Abstract
Purpose :
To identify and describe changes of proinflammatory cytokines in tears from patients treated with corneal crosslinking
Methods :
40 eyes from 20 patients with progressive keratoconus were included in this study (20 case eyes and 20 control eyes). VibeX Rapid™ (0.1% Riboflavin, Saline, HPMC) was topically applied to the cornea after epithelium removal, 1 drop was instilled every 2 minutes for 10 minutes, UVA light from the Avedro KXL® System was applied to activate it for Accelerated Cross-Linking, irradiation was conducted at 30 mW/cm2 continuously for 4 minutes (total energy: 7.2 J/cm2). A bandage contact lens was applied post-procedure and patients were started on topical antibiotics (moxifloxacin hydrochloride 0.5%) and steroids (prednisolone acetate 0.12%), which were tapered at 1 month after complete epithelial healing. All patients were reviewed at 1 day, 1 week, 1 month and 3 months after procedure. Tears samples were taken from both eyes (case eye and control eye) at 7 days before crosslinking, 1 month and 3 months after. For taking samples 1 balanced saline solution drop was instilled into inferior conjunctival sac, then tear sample was taken with a capillary tube and deposited in a 0.5 ml tear container. Tear samples were deposited on nitrocellulose membrane using Proteome Profiler Human XL Cytokine Array® kits (with doble points of antibodies for 105 different cytokines). Proteome cuantification was made by a photo documentator G-BOX imaging system® and analized with Vision Works LS® software
Results :
At 1 month after crosslinking, biologically significant changes (more than 2-fold changes) were found. Significative decrease in: PDGF-AA, I-TAC, PF-4, CRP, VEGF, Resistin, HGF, IL-1ra, MMP-9, IL-19, SDF-1α, TIM-3 and Relaxin 2. At 3 months decrease: G-CSF, IL-24, adiponectin among others. At 3 months after, comparing treated eyes versus non treated, significative increase in CD31 and RANTES were found. Significative decrease in: ST2, MCP-3, IL-12p70, IL-22 and adiponectin
Conclusions :
Crosslinking not only changes molecular structure in human cornea by increasing its strength.

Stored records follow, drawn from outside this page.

Source: an optimization exercise on an open RTL-to-GDS flow (aim: small area, a short achievable clock period and few clock cycles per item). Production flows keep margins and buffers that such runs may drop.

== run X ==
==> flow/design.v <==
module fds_decoder (
    input  wire        clk,
    input  wire        rst,           
    input  wire [7:0]  cfg_q_t0,      
    input  wire [7:0]  cfg_q_t1,      
    input  wire [7:0]  cfg_q_t2,      
    input  wire [7:0]  cfg_q_t3,      
    input  wire [15:0] cfg_min_gap,   
    input  wire        in_valid,
    output wire        in_ready,
    input  wire [7:0]  in_data,
    output reg         out_valid,
    input  wire        out_ready,
    output reg  [1:0]  out_kind,
    output wire [31:0] out_data,
    output wire [31:0] out_pos
);
    localparam [1:0] K_DATA     = 2'd0;
    localparam [1:0] K_BLOCK_OK = 2'd1;
    localparam [1:0] K_BAD_CRC  = 2'd2;
    localparam [1:0] K_MISMATCH = 2'd3;
    localparam [1:0] P_TYPE = 2'd0, P_DATA = 2'd1, P_CRCLO = 2'd2, P_CRCHI = 2'd3;
    localparam [15:0] CRC_START = 16'h8080;
    function [15:0] crc_bit;
        input [15:0] reg_in;
        input        b;
        reg   [16:0] r;
        begin
            r = {b, reg_in};
            if (r[0]) r = r ^ 17'h10810;
            crc_bit = r[16:1];
        end
    endfunction
    function lt8;
        input [7:0] a;
        input [7:0] b;
        integer i;
        reg r;
        begin
            r = 1'b0;
            for (i = 0; i < 8; i = i + 1)
                r = (!a[i] && b[i]) || (!(a[i] ^ b[i]) && r);
            lt8 = r;
        end
    endfunction
    wire [3:0] lt_in = {lt8(in_data, cfg_q_t3), lt8(in_data, cfg_q_t2),
                        lt8(in_data, cfg_q_t1), lt8(in_data, cfg_q_t0)};
    reg       q_v0;           
    reg       q_nf;           
    reg [3:0] q_s0, q_s1;     
    assign in_ready = q_nf;
    reg  end_p;               
    wire push = in_valid && q_nf;
    wire can  = !end_p && (!out_valid || out_ready);
    wire pop  = q_v0 && can;
    wire [3:0] lt = q_s0;
    wire [1:0] s = {lt[0] || (!lt[1] && !lt[2]), lt[0] || (!lt[1] && (lt[2] || !lt[3]))};
    always @(posedge clk) begin
        if (!q_v0 || (pop && q_nf)) q_s0 <= lt_in;
        else if (pop)               q_s0 <= q_s1;
        if (q_nf)                   q_s1 <= lt_in;
        if (rst) begin
            q_v0 <= 1'b0;
            q_nf <= 1'b1;
        end else begin
            q_v0 <= push || !q_nf || (q_v0 && !pop);
            q_nf <= !((!q_nf && !pop) || (q_v0 && push && !pop));
        end
    end
    reg        in_block;
    reg        prev;          
    reg [1:0]  phase;         
    reg [2:0]  bitcnt;        
    reg [15:0] cnt;           
    reg [7:0]  sr;            
    reg [7:0]  ob;
    reg [15:0] crc;
    reg [2:0]  exp_type;      
    reg [15:0] size;
    reg [31:0] pos;           
    reg [31:0] e_pos;         
    reg r_end;
    reg r_mis;
    wire mismatch = r_mis;
    wire two  = prev && (s[0] ^ s[1]);
    wire b0   = prev ? (s == 2'd0) : (s == 2'd1);
    wire b1   = s[1] && !s[0];
    wire npr  = two ? b1 : b0;
    wire cnt_z = (cnt == 16'd0);
    wire cnt_1 = (cnt == 16'd1);
    wire last_bit = (phase == P_CRCHI) && (bitcnt == 3'd7);
    wire take2 = two && !last_bit;
    wire done0 = (bitcnt == 3'd7);
    wire done1 = take2 && (bitcnt == 3'd6);
    wire bdone = done0 || done1;
    wire g0 = !phase[1];
    wire g1 = done0 ? ((phase == P_TYPE && !cnt_z) || (phase == P_DATA && !cnt_1)) : !phase[1];
    wire [15:0] crc1 = crc_bit(crc, b0 & g0);
    wire [15:0] crc2 = crc_bit(crc1, b1 & g1);
    wire [15:0] crc_n = take2 ? crc2 : crc1;
    wire [7:0]  sr_n = take2 ? {b1, b0, sr[7:2]} : {b0, sr[7:1]};
    wire [7:0]  byte_n = done1 ? {b1, b0, sr[7:2]} : {b0, sr[7:1]};
    wire        mis1 = ({b1, b0, sr[7:2]} != {5'd0, exp_type});
    wire        mis0 = ({b0, sr[7:1]} != {5'd0, exp_type});
    wire        mis_n = done1 ? mis1 : mis0;
    reg [15:0] blk_cnt;
    always @* begin
        case (exp_type[1:0])
            2'd1: blk_cnt = 16'd55;
            2'd2: blk_cnt = 16'd1;
            2'd3: blk_cnt = 16'd15;
            default: blk_cnt = size;
        endcase
    end
    wire [15:0] cnt_dec = cnt - 16'd1;
    always @(posedge clk) begin
        if (pop) begin
            if (!in_block) begin
                prev   <= 1'b1;
                phase  <= P_TYPE;
                bitcnt <= 3'd0;
                crc    <= CRC_START;
                e_pos  <= pos;
                if (s == 2'd1 && cnt_z) begin
                    in_block <= 1'b1;
                    cnt      <= blk_cnt;
                end else if (s == 2'd0) begin
                    if (!cnt_z) cnt <= cnt_dec;
                end else begin
                    cnt <= cfg_min_gap;
                end
            end else begin
                prev   <= npr;
                sr     <= sr_n;
                crc[15:8] <= crc_n[15:8];
                crc[7:0]  <= (bdone && phase == P_CRCHI) ? ob : crc_n[7:0];
                bitcnt <= bitcnt + {1'b0, take2, !take2};
                if (bdone) begin
                    ob <= (phase == P_CRCHI) ? crc_n[7:0] : byte_n;
                    case (phase)
                        P_TYPE: phase <= cnt_z ? P_CRCLO : P_DATA;
                        P_DATA: begin
                            cnt <= cnt_dec;
                            if (cnt_1) phase <= P_CRCLO;
                            if (!mismatch && exp_type[1:0] == 2'd3 && cnt[15:2] == 14'd0 && cnt[1])
                                size <= {byte_n, size[15:8]};
                        end
                        P_CRCLO: phase <= P_CRCHI;
                        default: begin
                            in_block <= 1'b0;
                            cnt      <= cfg_min_gap;
                            if (!mismatch)
                                exp_type <= exp_type[2] ? 3'd3 : exp_type + 3'd1;
                        end
                    endcase
                end
            end
        end
        if (rst) begin
            in_block <= 1'b0;
            cnt      <= cfg_min_gap;
            exp_type <= 3'd1;
        end
    end
    always @(posedge clk) begin
        if (rst)
            pos <= 32'd0;
        else if (pop)
            pos <= pos + 32'd1;
    end
    wire rec_n = pop && in_block && bdone &&
                 (phase == P_TYPE || (phase == P_DATA && !mismatch) ||
                  (phase == P_CRCHI && !mismatch));
    wire end_n = rec_n && (phase == P_CRCHI);
    always @(posedge clk) begin
        if (rst) begin
            out_valid <= 1'b0;
            end_p     <= 1'b0;
        end else begin
            end_p <= end_n;
            if ((rec_n && !end_n) || end_p)
                out_valid <= 1'b1;
            else if (out_ready)
                out_valid <= 1'b0;
        end
        if (rec_n) begin
            r_mis <= (phase == P_TYPE) && mis_n;
            out_kind <= (phase == P_TYPE && mis_n) ? K_MISMATCH : K_DATA;
        end
        r_end <= end_p || (r_end && out_valid && !out_ready);
        if (end_p)
            out_kind <= ({sr, crc[7:0]} == {crc[15:8], ob}) ? K_BLOCK_OK : K_BAD_CRC;
    end
    assign out_data[7:0]   = ob;
    assign out_data[15:8]  = ({8{r_end}} & crc[15:8]) | ({8{r_mis}} & {5'd0, exp_type});
    assign out_data[31:16] = {16{r_end}} & {sr, crc[7:0]};
    assign out_pos = e_pos;
endmodule
==> flow/config.mk <==
export PLATFORM = sky130hd
export DESIGN_NAME = fds_decoder
export DESIGN_NICKNAME = fds_decoder
export VERILOG_FILES = /design/flow/design.v
export SDC_FILE = /design/flow/constraint.sdc
export NUM_CORES = 4
export LEC_CHECK = 0
export CAP_MARGIN = 20
export CORE_MARGIN = 2
export CORE_UTILIZATION = 60
export CTS_BUF_LIST = sky130_fd_sc_hd__clkbuf_4 sky130_fd_sc_hd__clkbuf_8
export CTS_CLUSTER_DIAMETER = 60
export CTS_CLUSTER_SIZE = 30
export SLEW_MARGIN = 20
==> flow/constraint.sdc <==
create_clock -name core_clock -period 10.0 [get_ports {clk}]
set_input_delay 2.0000 -clock core_clock [delete_from_list [all_inputs] [get_ports {clk}]]
set_output_delay 2.0000 -clock core_clock [all_outputs]
set_load 0.01 [all_outputs]
standard.sh (not shown) runs the stock make flow with config.mk's settings and CLKGATE_MAP_FILE= SYNTH_SCRIPT=/design/flow/synth_recipe.tcl, a recipe that flattens the netlist after the stock synthesis.
==> flow/flow/run.sh <==
#!/bin/bash
set -euo pipefail
bash standard.sh \
  "BUFFER_PORTS_ARGS=-buffer_cell sky130_fd_sc_hd__buf_1" \
  "SETUP_SLACK_MARGIN=${FLOW_SETUP_MARGIN:-6.5}" \
  finish > standard_finish.log 2>&1
### run X -> run Z
-- flow/design.v --
<<< run X, line 48
    reg       q_v0;           
    reg       q_nf;           
    reg [3:0] q_s0, q_s1;     
    assign in_ready = q_nf;
    reg  end_p;               
>>> run Z, line 48
    reg       q_v0;           
    reg       q_nf;           
    reg [3:0] q_e0, q_e1;     
    reg       q_wp, q_rp;     
    assign in_ready = q_nf;
    reg  end_p;               
<<< run X, line 54
    wire can  = !end_p && (!out_valid || out_ready);
    wire pop  = q_v0 && can;
    wire [3:0] lt = q_s0;
    wire [1:0] s = {lt[0] || (!lt[1] && !lt[2]), lt[0] || (!lt[1] && (lt[2] || !lt[3]))};
    always @(posedge clk) begin
        if (!q_v0 || (pop && q_nf)) q_s0 <= lt_in;
        else if (pop)               q_s0 <= q_s1;
        if (q_nf)                   q_s1 <= lt_in;
        if (rst) begin
            q_v0 <= 1'b0;
            q_nf <= 1'b1;
        end else begin
            q_v0 <= push || !q_nf || (q_v0 && !pop);
            q_nf <= !((!q_nf && !pop) || (q_v0 && push && !pop));
        end
    end
>>> run Z, line 55
    wire can  = !end_p && (!out_valid || out_ready);
    wire pop  = q_v0 && can;
    wire [3:0] lt = q_rp ? q_e1 : q_e0;
    wire [1:0] s = {lt[0] || (!lt[1] && !lt[2]), lt[0] || (!lt[1] && (lt[2] || !lt[3]))};
    always @(posedge clk) begin
        if (push && !q_wp) q_e0 <= lt_in;
        if (push &&  q_wp) q_e1 <= lt_in;
        if (rst) begin
            q_v0 <= 1'b0;
            q_nf <= 1'b1;
            q_wp <= 1'b0;
            q_rp <= 1'b0;
        end else begin
            q_v0 <= push || !q_nf || (q_v0 && !pop);
            q_nf <= !((!q_nf && !pop) || (q_v0 && push && !pop));
            if (push) q_wp <= !q_wp;
            if (pop)  q_rp <= !q_rp;
        end
    end
<<< run X, line 80
    reg [31:0] pos;           
    reg [31:0] e_pos;         
    reg r_end;
    reg r_mis;
    wire mismatch = r_mis;
>>> run Z, line 84
    reg [31:0] pos;           
    reg [31:0] e_pos;         
    reg r_end;                
    reg r_mis;
    wire mismatch = r_mis;
<<< run X, line 135
                crc[15:8] <= crc_n[15:8];
                crc[7:0]  <= (bdone && phase == P_CRCHI) ? ob : crc_n[7:0];
                bitcnt <= bitcnt + {1'b0, take2, !take2};
                if (bdone) begin
                    ob <= (phase == P_CRCHI) ? crc_n[7:0] : byte_n;
>>> run Z, line 139
                crc[15:8] <= crc_n[15:8];
                crc[7:0]  <= (bdone && phase == P_CRCHI) ? ob : crc_n[7:0];
                bitcnt <= {bitcnt[2] ^ (bitcnt[1] && (take2 || bitcnt[0])),
                           bitcnt[1] ^ (take2 || bitcnt[0]), bitcnt[0] ^ !take2};
                if (bdone) begin
                    ob <= (phase == P_CRCHI) ? crc_n[7:0] : byte_n;
<<< run X, line 185
        end
        if (rec_n) begin
            r_mis <= (phase == P_TYPE) && mis_n;
            out_kind <= (phase == P_TYPE && mis_n) ? K_MISMATCH : K_DATA;
        end
        r_end <= end_p || (r_end && out_valid && !out_ready);
        if (end_p)
            out_kind <= ({sr, crc[7:0]} == {crc[15:8], ob}) ? K_BLOCK_OK : K_BAD_CRC;
>>> run Z, line 190
        end
        if (rec_n) begin
            r_end <= end_n;
            r_mis <= (phase == P_TYPE) && mis_n;
            out_kind <= (phase == P_TYPE && mis_n) ? K_MISMATCH : K_DATA;
        end
        if (end_p)
            out_kind <= ({sr, crc[7:0]} == {crc[15:8], ob}) ? K_BLOCK_OK : K_BAD_CRC;
Notes after the runs:
Compared with run X, in run Z simple-gate share of the synthesized area held steady, y dimension of the die roughly the same.
Summary of run Z over run X: total number of vias went up by 98; fraction of layout instances using a drive strength above 1 up 0.38 points; aggregate global-route resource usage rose by 0.29 points; later-pin clock latency in the skew report now sits at about the same level.
Minimum setup slack in the final design (higher): run Z
The buffer count excluding the clock tree in the final layout of run Z is higher than that of run X.
Between run Z and run X, the difference in average cell area after synthesis is negligible.
Diff run Z and run X: area fraction in compound gates after synthesis lower in run Z
No functional check of the RTL was part of any run of this note.

[port drivers added, routing unchanged]
The flow's constraints put no driver on any port. The routed layouts listed below were extracted and timed again, unchanged, in two steps.
Step 1, drivers: a clkbuf_16 drives clk and a buf_2 each remaining input, both assumed.
Step 2 also shifts input and output timing later by t, the mid clock arrival at the registers, as if the neighbouring blocks saw the same clock.
a / b / c = ideal ports / drivers / drivers and shift; a / b = the first two.
| run | shift t [ns] | setup WS [ns] | worst hold slack (ns) | latest minus earliest clock arrival (ns) | pins driven straight from the clock port |
|---|---|---|---|---|---|
| run X | 0.508 | 6.517 / 6.514 / 6.030 | 0.464 / 0.464 / 0.464 | 0.011 / 0.011 | 1 |
| run Z | 0.496 | 6.531 / 6.499 / 6.246 | 0.480 / 0.480 / 0.480 | 0.014 / 0.014 | 1 |
After both steps setup and hold are still met in every run listed. The setup slack of run X, which loses most, moves by -0.003 ns with the drivers and by -0.487 ns with both steps.
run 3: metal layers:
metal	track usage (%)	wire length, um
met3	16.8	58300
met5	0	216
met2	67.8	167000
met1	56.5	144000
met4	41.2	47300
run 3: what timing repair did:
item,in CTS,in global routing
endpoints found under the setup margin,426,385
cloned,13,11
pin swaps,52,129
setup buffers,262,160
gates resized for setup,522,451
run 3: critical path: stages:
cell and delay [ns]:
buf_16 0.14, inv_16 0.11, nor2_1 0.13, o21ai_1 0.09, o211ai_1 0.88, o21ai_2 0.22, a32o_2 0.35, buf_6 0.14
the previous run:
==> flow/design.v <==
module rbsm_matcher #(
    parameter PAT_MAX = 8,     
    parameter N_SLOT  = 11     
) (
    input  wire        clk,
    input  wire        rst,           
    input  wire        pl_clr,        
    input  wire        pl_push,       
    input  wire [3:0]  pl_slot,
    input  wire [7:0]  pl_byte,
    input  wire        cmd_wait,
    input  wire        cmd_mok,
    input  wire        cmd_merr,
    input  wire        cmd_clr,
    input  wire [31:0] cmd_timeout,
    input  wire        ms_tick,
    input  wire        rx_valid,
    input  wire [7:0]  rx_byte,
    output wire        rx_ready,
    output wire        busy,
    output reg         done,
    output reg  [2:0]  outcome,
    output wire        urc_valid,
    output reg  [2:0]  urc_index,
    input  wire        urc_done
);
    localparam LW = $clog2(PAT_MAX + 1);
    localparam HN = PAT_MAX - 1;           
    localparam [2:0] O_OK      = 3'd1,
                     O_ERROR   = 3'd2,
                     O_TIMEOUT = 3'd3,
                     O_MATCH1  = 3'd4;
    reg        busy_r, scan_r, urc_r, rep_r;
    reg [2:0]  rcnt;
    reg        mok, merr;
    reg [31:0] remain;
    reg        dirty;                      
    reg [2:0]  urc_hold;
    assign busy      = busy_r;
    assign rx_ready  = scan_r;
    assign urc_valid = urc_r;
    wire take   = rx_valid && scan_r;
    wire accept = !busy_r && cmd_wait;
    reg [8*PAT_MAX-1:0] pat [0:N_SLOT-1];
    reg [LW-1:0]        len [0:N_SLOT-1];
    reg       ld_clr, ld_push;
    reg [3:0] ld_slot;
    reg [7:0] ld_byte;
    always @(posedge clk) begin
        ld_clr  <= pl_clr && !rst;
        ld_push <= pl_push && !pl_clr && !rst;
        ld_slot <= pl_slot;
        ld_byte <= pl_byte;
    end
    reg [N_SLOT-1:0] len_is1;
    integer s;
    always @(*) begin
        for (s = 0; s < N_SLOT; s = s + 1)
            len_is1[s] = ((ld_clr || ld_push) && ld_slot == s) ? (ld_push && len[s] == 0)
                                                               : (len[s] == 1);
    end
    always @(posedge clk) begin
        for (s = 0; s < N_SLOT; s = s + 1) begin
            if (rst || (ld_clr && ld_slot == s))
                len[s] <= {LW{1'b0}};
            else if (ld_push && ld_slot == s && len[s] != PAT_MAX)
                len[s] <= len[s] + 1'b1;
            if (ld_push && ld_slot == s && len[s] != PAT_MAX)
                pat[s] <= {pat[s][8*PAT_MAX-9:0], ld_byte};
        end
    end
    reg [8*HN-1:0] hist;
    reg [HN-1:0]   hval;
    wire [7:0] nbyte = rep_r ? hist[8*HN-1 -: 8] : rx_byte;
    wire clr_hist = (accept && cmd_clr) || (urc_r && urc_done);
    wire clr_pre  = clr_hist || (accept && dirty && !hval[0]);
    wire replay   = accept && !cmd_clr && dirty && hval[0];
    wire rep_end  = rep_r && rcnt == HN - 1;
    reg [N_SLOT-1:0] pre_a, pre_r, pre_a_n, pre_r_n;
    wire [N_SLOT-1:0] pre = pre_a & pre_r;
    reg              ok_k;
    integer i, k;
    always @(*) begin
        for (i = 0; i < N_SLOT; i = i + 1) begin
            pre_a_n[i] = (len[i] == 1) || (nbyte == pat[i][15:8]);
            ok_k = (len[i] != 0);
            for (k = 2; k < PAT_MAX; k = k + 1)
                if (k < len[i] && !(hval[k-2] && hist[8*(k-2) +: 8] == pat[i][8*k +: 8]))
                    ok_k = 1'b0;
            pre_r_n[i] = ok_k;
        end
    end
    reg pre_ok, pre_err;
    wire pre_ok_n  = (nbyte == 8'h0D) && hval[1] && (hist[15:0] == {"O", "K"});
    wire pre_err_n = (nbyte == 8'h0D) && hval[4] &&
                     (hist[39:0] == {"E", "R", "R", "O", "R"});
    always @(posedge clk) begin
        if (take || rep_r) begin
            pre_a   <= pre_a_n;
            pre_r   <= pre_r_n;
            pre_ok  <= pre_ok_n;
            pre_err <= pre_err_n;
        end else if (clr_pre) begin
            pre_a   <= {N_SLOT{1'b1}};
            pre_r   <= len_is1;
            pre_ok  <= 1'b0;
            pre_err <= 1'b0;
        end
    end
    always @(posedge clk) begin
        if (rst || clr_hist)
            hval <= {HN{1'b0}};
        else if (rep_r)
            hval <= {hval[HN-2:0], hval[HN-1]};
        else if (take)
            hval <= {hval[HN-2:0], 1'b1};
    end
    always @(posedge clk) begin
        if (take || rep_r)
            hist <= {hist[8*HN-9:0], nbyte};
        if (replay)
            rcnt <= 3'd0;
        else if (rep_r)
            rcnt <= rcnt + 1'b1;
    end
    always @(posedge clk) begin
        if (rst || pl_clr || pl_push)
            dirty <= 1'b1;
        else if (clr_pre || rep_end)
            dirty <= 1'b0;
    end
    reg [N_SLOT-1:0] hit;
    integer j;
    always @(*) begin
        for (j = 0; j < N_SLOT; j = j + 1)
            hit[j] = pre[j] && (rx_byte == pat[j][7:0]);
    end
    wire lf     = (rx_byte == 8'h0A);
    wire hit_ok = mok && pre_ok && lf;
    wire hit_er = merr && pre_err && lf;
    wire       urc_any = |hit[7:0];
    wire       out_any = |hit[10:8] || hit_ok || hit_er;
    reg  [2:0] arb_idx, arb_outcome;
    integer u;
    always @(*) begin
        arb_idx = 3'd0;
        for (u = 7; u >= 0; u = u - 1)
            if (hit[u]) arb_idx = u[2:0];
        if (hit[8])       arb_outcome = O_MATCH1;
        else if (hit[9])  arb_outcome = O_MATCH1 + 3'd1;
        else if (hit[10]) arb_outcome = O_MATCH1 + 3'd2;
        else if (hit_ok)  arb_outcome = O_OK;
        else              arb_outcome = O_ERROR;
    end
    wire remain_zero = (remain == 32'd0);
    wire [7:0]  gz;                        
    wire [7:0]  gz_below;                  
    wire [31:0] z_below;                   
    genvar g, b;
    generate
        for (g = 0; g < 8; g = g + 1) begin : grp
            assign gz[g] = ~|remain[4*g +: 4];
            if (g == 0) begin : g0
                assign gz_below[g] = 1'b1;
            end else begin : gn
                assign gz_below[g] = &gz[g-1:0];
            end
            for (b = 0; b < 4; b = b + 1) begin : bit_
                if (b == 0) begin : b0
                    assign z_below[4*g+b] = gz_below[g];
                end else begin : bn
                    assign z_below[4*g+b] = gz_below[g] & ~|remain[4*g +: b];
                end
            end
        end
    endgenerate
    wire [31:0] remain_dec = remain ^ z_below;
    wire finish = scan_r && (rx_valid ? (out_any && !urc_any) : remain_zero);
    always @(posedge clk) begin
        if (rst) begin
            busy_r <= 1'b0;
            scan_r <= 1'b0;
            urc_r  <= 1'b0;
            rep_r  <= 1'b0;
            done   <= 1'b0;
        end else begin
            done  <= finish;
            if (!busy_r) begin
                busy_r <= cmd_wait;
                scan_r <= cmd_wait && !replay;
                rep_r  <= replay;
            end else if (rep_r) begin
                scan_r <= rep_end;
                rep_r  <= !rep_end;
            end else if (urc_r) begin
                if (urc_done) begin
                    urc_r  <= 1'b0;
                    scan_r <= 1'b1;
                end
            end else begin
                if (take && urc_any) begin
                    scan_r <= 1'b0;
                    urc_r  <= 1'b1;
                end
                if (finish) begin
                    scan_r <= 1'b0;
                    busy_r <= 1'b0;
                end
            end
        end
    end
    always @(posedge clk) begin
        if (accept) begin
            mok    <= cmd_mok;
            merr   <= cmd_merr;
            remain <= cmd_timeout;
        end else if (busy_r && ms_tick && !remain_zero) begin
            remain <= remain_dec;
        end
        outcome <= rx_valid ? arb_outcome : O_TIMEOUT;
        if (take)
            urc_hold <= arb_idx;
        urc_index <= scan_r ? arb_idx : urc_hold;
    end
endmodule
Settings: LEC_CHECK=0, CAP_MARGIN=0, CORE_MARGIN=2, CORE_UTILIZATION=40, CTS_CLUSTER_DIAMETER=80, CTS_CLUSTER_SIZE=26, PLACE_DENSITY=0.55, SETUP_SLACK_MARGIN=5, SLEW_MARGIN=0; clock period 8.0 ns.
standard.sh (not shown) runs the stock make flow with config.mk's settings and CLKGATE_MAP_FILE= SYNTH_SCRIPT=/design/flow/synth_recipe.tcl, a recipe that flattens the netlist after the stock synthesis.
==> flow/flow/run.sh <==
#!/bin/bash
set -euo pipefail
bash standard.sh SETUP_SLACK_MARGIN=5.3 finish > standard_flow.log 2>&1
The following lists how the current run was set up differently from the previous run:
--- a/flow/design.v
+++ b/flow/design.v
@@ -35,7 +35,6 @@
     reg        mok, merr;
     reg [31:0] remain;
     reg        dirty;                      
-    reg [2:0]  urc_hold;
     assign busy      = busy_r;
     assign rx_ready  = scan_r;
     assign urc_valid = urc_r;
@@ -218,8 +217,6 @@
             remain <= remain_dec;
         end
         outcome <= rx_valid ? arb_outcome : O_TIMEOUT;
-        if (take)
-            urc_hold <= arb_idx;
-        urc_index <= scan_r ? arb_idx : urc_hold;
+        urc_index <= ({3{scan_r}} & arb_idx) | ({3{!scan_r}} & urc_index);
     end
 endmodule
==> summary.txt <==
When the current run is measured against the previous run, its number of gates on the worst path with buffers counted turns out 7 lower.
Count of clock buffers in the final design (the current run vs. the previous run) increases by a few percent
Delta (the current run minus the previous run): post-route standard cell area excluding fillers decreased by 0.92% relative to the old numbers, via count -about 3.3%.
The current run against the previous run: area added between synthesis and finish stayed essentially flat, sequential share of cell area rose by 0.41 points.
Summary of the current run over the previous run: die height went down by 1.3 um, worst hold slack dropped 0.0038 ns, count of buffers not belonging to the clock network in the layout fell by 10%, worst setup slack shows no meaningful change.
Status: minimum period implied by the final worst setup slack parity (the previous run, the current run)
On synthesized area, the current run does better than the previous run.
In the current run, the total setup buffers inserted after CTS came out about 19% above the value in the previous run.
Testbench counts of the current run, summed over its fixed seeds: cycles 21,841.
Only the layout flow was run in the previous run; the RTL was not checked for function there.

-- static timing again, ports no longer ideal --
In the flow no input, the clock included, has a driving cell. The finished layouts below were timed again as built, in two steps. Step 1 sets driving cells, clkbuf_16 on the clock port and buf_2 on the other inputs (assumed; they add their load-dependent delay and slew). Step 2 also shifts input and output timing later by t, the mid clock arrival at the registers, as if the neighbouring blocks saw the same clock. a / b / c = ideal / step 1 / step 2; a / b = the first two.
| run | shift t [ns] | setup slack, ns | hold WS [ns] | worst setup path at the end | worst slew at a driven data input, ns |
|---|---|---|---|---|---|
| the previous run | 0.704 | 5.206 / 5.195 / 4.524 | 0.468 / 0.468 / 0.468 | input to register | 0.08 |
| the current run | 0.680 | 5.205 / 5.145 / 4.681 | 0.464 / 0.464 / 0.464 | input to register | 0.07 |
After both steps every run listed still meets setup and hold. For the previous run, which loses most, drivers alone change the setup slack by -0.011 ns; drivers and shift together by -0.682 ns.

We found that this treatment is also related with significative decrease in proinflammatory cytokines, such as MMP-9, CRP and IL-19. More studies and longer tracing are necesary to prove if these changes on inflammatory molecular profile last in time and to correlate them with clinical outcome of patients
This abstract was presented at the 2019 ARVO Annual Meeting, held in Vancouver, Canada, April 28 - May 2, 2019.